START DATASET
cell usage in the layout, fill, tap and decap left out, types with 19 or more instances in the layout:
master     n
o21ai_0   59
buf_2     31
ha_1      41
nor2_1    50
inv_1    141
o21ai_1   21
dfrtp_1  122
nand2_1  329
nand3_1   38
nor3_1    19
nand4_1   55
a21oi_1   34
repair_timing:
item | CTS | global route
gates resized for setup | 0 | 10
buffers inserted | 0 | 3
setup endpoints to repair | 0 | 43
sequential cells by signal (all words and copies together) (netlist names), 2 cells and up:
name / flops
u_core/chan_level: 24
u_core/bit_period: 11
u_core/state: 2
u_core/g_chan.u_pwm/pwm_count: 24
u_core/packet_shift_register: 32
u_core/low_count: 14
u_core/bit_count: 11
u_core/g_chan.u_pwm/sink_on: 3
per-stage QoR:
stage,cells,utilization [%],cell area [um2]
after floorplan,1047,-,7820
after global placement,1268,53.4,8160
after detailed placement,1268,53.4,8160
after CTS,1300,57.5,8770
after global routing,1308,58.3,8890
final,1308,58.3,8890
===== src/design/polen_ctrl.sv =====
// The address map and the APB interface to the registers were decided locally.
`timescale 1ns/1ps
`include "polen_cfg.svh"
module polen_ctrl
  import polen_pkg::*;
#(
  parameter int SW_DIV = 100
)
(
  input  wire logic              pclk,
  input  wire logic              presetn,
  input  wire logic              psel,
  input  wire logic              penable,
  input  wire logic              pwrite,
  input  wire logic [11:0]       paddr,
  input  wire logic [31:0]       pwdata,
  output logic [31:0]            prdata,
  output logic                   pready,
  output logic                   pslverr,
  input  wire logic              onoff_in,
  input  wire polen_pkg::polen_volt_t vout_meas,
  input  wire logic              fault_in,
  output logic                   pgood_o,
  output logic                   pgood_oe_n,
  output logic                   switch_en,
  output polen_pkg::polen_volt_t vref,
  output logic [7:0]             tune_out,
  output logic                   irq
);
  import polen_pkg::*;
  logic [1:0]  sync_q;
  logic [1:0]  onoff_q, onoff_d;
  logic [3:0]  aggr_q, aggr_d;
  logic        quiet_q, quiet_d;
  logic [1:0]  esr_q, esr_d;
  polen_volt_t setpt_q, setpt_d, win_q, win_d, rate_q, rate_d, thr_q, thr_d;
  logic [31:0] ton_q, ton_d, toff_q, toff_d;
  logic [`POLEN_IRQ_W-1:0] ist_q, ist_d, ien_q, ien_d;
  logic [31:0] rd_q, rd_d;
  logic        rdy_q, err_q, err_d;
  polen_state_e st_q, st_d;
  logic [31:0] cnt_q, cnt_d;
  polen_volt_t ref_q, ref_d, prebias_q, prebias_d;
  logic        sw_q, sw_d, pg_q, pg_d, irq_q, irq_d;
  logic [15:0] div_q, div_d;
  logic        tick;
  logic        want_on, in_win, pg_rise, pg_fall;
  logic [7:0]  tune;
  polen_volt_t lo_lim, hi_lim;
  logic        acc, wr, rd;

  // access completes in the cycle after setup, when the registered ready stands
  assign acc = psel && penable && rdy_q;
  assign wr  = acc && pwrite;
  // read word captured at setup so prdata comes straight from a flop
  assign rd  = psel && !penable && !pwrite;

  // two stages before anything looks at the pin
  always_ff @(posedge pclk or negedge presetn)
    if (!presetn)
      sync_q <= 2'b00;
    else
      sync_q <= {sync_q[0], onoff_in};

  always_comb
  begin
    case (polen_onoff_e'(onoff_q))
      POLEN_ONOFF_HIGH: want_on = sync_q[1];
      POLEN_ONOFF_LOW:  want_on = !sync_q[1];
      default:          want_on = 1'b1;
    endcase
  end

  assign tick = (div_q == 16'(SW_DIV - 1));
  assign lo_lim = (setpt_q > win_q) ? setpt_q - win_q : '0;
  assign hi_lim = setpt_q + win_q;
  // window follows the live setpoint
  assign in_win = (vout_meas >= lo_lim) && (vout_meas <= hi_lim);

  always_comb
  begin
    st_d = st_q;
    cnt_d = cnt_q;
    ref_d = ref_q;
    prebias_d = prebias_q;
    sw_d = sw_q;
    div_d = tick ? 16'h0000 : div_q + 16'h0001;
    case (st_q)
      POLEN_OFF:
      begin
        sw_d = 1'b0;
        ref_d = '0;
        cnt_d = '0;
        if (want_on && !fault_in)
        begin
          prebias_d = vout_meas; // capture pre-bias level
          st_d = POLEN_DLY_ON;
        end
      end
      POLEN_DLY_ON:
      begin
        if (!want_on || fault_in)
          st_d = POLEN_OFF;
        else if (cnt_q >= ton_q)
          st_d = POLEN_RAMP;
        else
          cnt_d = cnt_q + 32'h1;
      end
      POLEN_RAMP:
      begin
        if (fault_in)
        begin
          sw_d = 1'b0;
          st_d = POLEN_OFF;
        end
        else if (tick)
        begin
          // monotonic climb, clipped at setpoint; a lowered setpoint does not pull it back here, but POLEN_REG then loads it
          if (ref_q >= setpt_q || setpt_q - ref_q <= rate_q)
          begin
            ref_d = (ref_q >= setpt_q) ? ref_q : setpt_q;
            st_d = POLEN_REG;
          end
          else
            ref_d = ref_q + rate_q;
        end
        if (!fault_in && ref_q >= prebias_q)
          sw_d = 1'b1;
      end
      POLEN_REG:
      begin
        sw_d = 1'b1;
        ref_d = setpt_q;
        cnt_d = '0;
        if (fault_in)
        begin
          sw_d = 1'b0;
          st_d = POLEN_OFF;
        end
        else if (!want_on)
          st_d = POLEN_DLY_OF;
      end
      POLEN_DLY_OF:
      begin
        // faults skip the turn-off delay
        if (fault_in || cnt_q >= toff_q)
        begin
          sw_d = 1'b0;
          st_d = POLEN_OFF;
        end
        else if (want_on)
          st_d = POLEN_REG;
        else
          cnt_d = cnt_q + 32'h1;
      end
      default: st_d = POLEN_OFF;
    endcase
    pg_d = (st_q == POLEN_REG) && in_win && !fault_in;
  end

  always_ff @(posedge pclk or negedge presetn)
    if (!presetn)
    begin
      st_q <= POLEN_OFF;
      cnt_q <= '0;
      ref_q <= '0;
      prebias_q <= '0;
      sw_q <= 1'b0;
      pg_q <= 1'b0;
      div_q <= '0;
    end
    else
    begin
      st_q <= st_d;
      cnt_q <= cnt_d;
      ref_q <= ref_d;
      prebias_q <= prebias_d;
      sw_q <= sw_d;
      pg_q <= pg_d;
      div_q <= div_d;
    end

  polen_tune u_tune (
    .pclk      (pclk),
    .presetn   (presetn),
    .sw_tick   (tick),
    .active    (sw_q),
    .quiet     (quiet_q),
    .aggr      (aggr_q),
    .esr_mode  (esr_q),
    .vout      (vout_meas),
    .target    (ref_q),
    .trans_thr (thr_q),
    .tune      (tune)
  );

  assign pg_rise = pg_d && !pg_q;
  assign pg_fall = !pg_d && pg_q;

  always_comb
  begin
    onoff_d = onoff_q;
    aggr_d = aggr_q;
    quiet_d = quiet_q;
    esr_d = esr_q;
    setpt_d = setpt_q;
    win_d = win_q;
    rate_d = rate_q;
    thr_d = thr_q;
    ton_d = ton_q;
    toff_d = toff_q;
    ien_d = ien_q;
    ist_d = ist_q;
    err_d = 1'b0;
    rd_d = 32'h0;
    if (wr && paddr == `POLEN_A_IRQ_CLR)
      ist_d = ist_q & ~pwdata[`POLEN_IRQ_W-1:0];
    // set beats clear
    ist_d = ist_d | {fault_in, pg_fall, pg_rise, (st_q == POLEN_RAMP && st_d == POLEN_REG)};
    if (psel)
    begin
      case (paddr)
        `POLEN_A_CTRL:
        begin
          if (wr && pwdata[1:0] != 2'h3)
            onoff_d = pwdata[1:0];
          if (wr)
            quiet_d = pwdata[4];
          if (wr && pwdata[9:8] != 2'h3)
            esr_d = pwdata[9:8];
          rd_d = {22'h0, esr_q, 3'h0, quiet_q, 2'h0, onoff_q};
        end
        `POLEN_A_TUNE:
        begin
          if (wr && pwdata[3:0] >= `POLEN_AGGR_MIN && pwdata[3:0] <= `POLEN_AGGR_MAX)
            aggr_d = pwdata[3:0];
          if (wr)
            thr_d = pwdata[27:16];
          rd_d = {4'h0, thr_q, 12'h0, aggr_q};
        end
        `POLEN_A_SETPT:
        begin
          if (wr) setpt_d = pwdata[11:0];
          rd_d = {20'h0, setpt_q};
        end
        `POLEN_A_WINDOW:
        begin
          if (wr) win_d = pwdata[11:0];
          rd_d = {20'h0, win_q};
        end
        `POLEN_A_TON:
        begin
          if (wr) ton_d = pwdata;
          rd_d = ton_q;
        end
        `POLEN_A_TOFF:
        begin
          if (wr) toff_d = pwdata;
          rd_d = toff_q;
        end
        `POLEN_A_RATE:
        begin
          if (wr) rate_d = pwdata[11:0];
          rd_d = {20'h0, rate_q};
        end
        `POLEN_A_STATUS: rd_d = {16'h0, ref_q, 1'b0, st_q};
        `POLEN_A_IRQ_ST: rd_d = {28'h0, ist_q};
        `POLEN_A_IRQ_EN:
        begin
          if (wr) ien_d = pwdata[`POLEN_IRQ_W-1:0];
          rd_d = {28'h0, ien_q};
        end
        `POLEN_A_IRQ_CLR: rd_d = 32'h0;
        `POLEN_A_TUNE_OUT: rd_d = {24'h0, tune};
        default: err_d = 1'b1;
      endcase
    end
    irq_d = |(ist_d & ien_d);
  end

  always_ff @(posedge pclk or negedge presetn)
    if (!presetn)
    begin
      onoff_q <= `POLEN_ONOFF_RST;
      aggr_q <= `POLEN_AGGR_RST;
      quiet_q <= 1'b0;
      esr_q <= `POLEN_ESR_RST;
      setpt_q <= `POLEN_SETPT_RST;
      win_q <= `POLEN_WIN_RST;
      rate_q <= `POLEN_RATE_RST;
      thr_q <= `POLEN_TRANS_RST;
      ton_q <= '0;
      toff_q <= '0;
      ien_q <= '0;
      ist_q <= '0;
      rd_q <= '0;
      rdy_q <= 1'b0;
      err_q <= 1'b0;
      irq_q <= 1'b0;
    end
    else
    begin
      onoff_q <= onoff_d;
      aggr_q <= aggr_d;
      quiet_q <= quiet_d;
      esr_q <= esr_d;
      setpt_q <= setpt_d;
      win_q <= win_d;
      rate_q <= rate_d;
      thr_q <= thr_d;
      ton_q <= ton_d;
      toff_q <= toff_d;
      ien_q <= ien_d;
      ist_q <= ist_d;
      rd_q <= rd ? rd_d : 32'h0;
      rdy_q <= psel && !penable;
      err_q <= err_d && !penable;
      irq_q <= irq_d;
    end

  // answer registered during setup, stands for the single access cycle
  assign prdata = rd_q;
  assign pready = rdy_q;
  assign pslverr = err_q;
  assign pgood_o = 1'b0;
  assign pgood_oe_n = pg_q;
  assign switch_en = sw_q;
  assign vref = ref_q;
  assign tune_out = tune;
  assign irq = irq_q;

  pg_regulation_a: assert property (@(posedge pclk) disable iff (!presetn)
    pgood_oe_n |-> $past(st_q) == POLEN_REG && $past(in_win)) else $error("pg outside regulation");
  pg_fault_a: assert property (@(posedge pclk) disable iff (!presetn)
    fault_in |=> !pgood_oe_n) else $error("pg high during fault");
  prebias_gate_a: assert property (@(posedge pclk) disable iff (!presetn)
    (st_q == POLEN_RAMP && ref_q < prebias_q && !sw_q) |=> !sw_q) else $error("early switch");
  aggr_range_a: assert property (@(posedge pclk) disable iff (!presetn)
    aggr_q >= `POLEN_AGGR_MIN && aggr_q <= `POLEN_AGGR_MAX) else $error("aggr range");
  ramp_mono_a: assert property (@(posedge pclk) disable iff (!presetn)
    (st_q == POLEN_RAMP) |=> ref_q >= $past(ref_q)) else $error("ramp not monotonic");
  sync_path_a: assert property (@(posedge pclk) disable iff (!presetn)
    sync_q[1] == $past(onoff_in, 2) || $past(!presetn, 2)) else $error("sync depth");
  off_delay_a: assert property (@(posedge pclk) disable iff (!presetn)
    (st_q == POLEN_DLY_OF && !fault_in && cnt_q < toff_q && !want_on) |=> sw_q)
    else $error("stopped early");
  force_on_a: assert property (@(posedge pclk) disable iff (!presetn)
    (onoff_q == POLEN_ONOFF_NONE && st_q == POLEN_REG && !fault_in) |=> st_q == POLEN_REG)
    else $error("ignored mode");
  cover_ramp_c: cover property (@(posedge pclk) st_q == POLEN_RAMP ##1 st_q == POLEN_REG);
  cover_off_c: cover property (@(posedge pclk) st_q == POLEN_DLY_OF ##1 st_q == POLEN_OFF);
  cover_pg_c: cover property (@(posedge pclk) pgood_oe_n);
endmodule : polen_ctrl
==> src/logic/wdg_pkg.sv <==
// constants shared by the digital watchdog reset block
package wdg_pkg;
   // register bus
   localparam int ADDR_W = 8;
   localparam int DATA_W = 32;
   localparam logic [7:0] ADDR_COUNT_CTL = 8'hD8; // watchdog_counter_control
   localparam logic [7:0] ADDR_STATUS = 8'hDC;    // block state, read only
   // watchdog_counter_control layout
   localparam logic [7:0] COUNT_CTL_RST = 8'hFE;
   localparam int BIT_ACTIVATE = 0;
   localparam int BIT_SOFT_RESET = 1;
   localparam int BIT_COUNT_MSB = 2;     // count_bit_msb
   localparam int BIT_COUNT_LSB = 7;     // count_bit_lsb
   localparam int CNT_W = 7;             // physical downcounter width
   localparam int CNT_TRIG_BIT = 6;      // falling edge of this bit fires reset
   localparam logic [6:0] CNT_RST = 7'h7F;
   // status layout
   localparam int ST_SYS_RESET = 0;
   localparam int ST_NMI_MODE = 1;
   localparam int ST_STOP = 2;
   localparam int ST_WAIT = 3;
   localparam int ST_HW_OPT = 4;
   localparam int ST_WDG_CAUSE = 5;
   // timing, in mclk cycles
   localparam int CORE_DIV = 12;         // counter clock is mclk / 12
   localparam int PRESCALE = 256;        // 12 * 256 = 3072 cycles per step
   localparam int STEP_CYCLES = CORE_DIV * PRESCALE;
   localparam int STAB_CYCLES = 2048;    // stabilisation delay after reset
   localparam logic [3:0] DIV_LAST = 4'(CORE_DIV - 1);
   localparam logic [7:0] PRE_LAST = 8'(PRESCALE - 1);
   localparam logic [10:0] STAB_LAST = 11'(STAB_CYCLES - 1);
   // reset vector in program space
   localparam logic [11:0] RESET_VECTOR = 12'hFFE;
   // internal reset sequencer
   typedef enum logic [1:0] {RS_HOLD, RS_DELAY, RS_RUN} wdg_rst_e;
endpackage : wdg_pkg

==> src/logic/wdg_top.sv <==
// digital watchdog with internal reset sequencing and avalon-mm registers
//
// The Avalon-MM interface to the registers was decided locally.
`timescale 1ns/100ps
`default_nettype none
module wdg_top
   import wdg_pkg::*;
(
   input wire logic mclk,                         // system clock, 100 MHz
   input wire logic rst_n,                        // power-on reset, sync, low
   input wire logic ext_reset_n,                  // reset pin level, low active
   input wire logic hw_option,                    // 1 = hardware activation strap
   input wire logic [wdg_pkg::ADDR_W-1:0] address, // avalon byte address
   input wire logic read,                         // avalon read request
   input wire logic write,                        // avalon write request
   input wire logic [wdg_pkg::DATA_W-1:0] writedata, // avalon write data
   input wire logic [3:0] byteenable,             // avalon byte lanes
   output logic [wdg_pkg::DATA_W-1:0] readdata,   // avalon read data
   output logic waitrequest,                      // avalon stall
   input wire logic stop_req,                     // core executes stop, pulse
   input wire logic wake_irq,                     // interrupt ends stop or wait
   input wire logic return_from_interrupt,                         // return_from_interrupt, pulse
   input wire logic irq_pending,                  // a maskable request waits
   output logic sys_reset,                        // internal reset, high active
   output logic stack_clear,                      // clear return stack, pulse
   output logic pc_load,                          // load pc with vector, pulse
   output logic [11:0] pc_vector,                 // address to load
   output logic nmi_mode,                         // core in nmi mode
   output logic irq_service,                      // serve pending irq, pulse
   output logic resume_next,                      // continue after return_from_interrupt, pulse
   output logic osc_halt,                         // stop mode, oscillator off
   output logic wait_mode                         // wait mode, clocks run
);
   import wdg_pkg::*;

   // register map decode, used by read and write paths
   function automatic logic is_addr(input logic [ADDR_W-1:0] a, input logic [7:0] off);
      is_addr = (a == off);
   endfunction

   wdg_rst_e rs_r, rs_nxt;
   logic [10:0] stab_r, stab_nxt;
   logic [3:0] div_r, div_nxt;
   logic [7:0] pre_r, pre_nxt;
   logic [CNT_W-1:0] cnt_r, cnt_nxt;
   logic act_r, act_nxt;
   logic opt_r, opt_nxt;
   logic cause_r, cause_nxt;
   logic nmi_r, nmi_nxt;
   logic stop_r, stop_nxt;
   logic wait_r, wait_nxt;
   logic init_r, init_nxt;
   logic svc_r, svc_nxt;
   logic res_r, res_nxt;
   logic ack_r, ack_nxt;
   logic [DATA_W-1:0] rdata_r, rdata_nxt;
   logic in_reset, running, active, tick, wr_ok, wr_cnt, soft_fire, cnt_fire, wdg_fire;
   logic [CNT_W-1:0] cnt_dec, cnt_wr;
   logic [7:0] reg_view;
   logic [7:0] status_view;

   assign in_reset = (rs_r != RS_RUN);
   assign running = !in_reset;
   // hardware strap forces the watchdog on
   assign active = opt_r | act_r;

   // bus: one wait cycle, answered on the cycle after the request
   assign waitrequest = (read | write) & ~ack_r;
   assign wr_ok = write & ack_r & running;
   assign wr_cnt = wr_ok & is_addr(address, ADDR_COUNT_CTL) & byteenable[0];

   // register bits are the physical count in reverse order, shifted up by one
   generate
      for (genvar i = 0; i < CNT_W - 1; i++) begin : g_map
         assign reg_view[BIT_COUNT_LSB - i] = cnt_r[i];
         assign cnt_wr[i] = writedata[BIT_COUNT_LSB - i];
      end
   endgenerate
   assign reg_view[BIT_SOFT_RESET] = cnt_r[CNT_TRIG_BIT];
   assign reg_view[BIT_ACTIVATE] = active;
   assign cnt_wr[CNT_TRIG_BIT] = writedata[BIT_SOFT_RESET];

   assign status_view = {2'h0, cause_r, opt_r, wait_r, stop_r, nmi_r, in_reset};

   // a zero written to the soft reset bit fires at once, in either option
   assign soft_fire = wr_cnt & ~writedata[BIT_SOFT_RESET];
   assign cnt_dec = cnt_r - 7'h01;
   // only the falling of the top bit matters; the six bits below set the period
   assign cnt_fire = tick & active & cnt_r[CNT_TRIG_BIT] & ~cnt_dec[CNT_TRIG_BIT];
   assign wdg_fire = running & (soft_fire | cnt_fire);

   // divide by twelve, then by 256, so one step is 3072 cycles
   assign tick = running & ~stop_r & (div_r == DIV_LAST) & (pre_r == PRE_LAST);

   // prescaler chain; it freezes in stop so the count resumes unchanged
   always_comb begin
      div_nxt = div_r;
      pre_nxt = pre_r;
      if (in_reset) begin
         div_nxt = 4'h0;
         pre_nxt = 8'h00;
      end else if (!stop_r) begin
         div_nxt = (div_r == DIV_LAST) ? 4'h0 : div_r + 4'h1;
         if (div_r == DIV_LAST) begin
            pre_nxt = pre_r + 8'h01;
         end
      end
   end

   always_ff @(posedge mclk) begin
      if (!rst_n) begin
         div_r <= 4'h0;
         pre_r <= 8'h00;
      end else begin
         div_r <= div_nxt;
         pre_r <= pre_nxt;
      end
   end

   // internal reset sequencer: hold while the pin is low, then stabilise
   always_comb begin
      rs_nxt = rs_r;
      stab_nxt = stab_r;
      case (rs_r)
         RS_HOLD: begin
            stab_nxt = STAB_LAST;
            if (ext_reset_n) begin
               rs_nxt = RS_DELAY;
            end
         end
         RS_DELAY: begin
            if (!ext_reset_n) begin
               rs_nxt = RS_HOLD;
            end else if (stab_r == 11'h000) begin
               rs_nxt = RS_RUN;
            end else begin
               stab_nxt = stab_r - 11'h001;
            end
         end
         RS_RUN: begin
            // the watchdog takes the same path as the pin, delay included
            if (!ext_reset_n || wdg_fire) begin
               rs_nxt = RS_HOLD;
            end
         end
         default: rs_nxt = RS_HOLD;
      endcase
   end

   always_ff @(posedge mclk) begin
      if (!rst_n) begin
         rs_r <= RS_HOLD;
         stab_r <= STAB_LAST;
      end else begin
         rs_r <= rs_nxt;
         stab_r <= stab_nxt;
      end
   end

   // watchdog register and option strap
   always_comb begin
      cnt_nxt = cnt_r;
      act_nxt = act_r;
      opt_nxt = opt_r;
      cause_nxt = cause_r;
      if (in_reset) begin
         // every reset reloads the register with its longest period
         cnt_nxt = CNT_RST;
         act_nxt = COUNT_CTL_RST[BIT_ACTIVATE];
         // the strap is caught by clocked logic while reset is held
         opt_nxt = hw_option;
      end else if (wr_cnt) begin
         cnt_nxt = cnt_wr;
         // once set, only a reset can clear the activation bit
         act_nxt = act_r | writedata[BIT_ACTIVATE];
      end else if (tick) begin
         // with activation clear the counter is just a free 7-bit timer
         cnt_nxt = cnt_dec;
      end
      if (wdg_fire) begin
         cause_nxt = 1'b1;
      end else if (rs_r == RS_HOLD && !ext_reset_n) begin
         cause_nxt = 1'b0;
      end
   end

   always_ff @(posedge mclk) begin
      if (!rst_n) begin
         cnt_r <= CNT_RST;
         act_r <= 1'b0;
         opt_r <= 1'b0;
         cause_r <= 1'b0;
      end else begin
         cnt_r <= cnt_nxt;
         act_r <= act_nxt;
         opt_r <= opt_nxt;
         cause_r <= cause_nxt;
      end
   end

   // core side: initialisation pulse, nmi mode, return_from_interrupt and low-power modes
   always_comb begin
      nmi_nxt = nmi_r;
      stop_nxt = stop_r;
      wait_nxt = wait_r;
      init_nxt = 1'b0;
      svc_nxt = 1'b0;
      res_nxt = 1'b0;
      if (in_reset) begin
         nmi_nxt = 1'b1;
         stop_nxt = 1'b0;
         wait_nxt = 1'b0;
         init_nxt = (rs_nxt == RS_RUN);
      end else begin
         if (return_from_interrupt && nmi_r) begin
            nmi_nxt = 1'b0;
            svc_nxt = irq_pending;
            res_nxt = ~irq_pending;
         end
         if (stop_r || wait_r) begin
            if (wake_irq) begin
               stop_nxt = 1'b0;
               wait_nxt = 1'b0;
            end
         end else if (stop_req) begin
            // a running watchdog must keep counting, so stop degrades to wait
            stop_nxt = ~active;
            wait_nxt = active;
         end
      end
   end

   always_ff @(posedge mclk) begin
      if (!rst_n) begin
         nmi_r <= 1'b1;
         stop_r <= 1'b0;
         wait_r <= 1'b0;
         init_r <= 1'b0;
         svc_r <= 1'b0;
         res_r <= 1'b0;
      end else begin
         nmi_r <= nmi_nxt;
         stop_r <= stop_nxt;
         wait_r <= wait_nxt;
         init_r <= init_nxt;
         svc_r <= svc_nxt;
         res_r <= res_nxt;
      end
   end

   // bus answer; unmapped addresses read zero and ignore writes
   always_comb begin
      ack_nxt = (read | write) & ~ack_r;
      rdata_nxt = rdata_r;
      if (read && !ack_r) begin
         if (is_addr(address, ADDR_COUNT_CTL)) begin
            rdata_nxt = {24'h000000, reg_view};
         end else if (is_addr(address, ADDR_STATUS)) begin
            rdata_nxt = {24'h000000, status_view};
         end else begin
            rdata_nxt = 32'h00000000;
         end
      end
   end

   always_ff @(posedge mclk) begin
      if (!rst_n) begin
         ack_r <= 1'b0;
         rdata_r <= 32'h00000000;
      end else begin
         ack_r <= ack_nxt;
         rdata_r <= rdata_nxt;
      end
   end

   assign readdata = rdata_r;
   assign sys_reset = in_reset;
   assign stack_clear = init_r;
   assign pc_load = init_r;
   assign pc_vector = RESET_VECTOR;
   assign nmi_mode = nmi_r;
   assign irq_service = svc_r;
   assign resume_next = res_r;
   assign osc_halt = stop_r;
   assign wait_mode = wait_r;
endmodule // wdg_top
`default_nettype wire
END DATASET
START DATASET
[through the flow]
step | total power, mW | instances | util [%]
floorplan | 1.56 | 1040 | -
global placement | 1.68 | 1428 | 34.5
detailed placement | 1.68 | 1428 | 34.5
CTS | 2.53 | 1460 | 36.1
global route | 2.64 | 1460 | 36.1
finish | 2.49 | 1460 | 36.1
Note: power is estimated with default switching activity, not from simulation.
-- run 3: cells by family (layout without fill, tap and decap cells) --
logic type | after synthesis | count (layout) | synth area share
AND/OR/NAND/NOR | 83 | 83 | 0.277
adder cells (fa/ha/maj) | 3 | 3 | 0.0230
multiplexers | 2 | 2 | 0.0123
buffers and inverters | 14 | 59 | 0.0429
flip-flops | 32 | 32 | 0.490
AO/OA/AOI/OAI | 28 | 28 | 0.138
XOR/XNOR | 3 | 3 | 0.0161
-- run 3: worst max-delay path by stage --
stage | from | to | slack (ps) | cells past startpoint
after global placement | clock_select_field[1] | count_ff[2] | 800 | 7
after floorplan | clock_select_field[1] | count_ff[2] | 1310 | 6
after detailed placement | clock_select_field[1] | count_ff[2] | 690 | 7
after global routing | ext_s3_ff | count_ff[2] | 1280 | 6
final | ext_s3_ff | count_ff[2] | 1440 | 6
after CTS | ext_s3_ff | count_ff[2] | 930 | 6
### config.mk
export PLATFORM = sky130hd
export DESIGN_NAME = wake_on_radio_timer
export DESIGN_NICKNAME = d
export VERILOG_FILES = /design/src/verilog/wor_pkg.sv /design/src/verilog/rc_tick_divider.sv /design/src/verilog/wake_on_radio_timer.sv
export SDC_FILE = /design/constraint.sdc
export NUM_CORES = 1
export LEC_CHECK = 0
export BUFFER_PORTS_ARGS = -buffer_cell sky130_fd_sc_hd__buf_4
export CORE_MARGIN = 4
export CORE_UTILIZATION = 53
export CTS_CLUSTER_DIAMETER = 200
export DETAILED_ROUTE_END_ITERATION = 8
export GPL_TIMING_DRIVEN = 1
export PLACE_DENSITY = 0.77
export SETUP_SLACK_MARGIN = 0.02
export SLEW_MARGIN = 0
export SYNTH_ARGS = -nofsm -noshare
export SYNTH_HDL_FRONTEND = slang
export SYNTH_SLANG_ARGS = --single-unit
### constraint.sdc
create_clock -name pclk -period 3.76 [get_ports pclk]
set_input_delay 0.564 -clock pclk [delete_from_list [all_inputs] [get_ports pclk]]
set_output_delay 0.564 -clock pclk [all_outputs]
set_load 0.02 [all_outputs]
END DATASET
■ **ACTIVITY**: List each line of the entries that holds the string "floorplan".

■ **THE COMPLETED TASK**:
after floorplan,1047,-,7820
floorplan | 1.56 | 1040 | -
after floorplan | clock_select_field[1] | count_ff[2] | 1310 | 6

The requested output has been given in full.